_What is required_
Isolate every line in the data with the string "constraint" and copy it.

▬▬▬▬▬▬▬▬▬▬

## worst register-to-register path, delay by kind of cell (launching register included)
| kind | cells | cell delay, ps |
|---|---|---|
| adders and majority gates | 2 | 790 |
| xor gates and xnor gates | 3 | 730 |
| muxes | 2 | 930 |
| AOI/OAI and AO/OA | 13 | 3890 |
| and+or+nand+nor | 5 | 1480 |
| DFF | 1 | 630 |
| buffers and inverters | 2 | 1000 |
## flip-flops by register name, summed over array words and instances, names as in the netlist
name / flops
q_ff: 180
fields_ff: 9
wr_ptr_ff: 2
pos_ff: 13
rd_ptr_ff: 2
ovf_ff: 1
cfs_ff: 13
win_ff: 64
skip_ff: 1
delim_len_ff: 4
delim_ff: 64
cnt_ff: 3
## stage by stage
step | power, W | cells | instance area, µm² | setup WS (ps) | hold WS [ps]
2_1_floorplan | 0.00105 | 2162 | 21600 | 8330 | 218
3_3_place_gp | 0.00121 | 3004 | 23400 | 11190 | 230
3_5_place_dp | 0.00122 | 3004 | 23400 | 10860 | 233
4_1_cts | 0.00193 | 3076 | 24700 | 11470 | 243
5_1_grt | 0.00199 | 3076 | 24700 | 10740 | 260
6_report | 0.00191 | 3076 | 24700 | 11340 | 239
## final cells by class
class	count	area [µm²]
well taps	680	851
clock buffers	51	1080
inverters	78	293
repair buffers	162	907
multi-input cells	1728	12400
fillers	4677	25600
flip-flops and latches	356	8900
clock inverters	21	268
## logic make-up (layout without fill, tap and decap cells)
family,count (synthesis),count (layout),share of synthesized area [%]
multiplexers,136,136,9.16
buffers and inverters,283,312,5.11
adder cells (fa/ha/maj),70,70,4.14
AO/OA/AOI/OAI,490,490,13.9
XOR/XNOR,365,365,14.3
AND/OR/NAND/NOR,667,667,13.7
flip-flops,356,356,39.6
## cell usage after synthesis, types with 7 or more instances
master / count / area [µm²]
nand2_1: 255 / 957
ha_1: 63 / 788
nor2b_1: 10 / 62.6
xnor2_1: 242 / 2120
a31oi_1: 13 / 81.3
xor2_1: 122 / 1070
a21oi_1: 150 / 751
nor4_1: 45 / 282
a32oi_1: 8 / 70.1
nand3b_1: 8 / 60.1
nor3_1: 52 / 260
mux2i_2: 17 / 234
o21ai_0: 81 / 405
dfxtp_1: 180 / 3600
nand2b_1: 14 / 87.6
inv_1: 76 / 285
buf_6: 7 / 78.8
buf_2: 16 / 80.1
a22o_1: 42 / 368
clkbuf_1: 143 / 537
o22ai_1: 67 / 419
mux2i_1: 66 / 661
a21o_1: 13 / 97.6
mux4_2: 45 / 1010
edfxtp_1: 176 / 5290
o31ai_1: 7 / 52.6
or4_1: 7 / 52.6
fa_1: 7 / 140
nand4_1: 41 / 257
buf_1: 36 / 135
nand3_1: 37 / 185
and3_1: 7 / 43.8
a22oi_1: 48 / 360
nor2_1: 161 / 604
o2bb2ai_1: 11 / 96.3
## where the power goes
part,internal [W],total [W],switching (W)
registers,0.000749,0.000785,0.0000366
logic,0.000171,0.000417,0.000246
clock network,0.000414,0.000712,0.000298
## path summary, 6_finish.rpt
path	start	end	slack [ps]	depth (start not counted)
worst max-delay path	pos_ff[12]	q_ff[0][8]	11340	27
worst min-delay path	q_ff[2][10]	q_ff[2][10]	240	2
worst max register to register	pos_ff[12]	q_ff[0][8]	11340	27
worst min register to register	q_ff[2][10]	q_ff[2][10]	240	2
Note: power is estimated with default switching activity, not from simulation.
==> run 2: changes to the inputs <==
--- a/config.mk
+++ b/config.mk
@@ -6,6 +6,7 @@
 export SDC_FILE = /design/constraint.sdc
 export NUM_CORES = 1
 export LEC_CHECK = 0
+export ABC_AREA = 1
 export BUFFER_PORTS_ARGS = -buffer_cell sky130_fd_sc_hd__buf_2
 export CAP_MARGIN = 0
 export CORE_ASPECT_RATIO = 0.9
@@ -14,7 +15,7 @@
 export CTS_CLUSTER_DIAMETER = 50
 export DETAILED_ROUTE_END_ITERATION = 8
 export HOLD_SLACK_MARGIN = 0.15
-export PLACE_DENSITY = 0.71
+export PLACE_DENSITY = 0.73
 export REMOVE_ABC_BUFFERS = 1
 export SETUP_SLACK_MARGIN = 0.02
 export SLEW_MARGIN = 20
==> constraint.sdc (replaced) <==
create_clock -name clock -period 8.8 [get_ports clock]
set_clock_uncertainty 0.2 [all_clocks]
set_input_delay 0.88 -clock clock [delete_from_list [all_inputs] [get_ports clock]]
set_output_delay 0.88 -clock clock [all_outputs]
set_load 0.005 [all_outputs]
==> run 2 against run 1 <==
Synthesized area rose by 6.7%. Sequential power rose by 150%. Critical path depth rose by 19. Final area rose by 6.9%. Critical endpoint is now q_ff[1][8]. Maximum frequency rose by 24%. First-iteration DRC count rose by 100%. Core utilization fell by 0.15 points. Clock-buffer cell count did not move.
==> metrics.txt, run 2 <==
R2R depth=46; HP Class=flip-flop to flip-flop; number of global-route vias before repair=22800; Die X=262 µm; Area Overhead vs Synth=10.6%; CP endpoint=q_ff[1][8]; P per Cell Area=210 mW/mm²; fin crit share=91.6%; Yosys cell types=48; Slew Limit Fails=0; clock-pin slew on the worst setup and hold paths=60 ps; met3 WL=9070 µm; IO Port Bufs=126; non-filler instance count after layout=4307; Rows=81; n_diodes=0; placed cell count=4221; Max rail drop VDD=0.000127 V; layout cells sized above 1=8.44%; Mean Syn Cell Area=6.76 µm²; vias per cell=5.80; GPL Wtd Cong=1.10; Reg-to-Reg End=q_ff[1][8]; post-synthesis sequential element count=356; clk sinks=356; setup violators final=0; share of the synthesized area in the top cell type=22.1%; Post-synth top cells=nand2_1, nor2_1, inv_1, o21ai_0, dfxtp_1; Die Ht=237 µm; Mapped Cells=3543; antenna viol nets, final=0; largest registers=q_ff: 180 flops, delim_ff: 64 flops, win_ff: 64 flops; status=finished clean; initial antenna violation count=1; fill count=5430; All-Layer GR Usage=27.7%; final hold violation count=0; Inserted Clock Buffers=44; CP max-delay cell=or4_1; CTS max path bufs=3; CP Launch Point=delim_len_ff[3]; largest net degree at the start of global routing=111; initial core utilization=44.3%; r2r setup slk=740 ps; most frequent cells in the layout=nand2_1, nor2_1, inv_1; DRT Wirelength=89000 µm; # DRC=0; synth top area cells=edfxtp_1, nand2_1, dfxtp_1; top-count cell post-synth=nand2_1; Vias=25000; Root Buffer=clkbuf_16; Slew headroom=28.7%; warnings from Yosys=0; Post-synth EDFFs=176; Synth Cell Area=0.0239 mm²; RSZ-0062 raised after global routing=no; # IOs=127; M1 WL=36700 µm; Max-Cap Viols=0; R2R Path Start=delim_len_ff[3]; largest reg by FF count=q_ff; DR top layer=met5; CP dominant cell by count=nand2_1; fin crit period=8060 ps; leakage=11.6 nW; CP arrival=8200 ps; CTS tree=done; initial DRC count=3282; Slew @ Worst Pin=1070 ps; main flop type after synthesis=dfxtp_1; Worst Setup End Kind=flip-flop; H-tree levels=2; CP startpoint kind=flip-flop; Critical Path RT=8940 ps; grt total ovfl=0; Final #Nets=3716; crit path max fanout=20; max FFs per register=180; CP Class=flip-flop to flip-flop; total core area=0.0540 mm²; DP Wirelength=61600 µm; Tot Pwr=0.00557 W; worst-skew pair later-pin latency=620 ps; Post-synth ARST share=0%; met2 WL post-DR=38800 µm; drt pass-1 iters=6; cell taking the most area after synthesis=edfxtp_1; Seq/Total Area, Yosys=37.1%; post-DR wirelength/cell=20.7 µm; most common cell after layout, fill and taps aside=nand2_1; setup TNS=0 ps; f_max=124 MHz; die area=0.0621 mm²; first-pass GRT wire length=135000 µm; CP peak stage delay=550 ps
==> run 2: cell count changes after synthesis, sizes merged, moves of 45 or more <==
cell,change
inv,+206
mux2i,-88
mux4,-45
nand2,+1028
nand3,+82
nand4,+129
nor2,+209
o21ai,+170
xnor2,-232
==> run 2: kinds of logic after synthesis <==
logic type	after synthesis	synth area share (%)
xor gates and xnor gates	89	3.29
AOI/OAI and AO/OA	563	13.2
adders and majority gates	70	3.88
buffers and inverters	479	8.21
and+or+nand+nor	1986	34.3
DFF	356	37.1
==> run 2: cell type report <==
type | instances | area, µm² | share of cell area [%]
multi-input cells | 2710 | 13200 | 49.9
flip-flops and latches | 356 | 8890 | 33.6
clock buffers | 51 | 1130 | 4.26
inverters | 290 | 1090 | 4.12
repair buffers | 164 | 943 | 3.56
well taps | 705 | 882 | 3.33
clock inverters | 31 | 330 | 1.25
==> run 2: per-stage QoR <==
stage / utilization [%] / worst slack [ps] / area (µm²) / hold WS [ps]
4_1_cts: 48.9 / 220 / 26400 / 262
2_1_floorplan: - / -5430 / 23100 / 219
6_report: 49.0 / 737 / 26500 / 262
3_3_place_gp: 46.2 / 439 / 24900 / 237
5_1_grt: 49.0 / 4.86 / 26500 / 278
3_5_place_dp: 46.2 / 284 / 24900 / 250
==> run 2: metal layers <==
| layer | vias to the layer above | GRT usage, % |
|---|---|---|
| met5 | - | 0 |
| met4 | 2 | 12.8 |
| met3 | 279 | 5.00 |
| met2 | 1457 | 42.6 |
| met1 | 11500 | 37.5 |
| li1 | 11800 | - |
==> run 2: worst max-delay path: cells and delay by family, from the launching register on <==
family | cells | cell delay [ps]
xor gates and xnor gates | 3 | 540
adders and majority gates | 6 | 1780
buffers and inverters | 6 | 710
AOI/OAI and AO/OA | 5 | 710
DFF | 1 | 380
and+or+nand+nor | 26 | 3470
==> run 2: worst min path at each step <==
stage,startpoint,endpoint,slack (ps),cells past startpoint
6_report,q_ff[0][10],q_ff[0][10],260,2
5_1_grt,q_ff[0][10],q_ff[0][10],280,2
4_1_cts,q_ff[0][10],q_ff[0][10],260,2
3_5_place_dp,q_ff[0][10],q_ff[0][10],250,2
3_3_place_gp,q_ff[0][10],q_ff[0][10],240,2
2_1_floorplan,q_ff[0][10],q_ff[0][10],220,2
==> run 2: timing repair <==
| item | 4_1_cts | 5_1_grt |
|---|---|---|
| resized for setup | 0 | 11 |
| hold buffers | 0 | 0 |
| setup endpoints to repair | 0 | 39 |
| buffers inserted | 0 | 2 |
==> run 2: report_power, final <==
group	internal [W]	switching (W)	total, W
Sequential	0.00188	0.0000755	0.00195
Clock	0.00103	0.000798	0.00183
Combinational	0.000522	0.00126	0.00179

▬▬▬▬▬▬▬▬▬▬

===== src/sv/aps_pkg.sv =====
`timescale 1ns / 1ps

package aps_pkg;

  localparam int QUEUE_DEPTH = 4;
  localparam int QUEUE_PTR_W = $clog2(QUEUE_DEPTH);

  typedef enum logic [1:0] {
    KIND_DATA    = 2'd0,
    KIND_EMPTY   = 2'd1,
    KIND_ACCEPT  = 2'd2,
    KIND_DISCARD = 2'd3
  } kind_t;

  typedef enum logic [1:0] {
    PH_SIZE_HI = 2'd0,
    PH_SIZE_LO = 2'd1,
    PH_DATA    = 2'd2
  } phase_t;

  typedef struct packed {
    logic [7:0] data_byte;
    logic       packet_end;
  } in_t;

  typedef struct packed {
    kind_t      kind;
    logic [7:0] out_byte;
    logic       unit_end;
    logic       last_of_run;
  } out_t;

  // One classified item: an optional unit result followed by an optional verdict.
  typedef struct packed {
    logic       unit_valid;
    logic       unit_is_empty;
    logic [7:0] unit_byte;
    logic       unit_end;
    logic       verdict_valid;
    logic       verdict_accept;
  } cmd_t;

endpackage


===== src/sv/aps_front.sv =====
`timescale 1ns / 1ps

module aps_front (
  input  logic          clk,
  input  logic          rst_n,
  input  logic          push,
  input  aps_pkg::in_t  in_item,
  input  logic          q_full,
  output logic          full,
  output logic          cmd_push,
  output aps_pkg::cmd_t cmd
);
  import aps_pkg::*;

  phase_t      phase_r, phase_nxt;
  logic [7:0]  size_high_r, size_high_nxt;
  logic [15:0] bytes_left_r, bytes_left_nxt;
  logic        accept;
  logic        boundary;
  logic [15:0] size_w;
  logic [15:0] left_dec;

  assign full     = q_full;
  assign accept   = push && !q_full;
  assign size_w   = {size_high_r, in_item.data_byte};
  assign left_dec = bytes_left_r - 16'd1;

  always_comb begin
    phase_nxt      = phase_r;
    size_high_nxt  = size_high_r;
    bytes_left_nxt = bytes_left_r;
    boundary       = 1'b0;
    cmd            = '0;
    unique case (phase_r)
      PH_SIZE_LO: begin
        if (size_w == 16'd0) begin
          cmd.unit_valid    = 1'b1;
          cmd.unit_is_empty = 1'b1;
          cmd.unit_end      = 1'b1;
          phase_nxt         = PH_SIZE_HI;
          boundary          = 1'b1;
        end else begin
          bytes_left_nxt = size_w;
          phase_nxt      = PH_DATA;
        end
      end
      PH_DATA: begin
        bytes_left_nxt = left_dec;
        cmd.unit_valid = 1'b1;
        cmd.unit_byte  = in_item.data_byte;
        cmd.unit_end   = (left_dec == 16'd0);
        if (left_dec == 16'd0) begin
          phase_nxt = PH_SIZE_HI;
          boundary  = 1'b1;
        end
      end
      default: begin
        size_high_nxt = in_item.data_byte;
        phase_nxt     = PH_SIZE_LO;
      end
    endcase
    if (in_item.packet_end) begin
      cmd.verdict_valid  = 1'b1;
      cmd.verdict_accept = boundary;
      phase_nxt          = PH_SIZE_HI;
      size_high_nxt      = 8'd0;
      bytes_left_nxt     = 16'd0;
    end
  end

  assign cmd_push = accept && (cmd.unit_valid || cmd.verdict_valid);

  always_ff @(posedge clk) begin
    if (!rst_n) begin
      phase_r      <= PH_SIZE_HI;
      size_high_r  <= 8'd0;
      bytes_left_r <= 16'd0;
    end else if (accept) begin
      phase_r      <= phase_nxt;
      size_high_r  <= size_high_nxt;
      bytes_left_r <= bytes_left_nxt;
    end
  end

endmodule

▬▬▬▬▬▬▬▬▬▬

_Written answer_
 export SDC_FILE = /design/constraint.sdc
==> constraint.sdc (replaced) <==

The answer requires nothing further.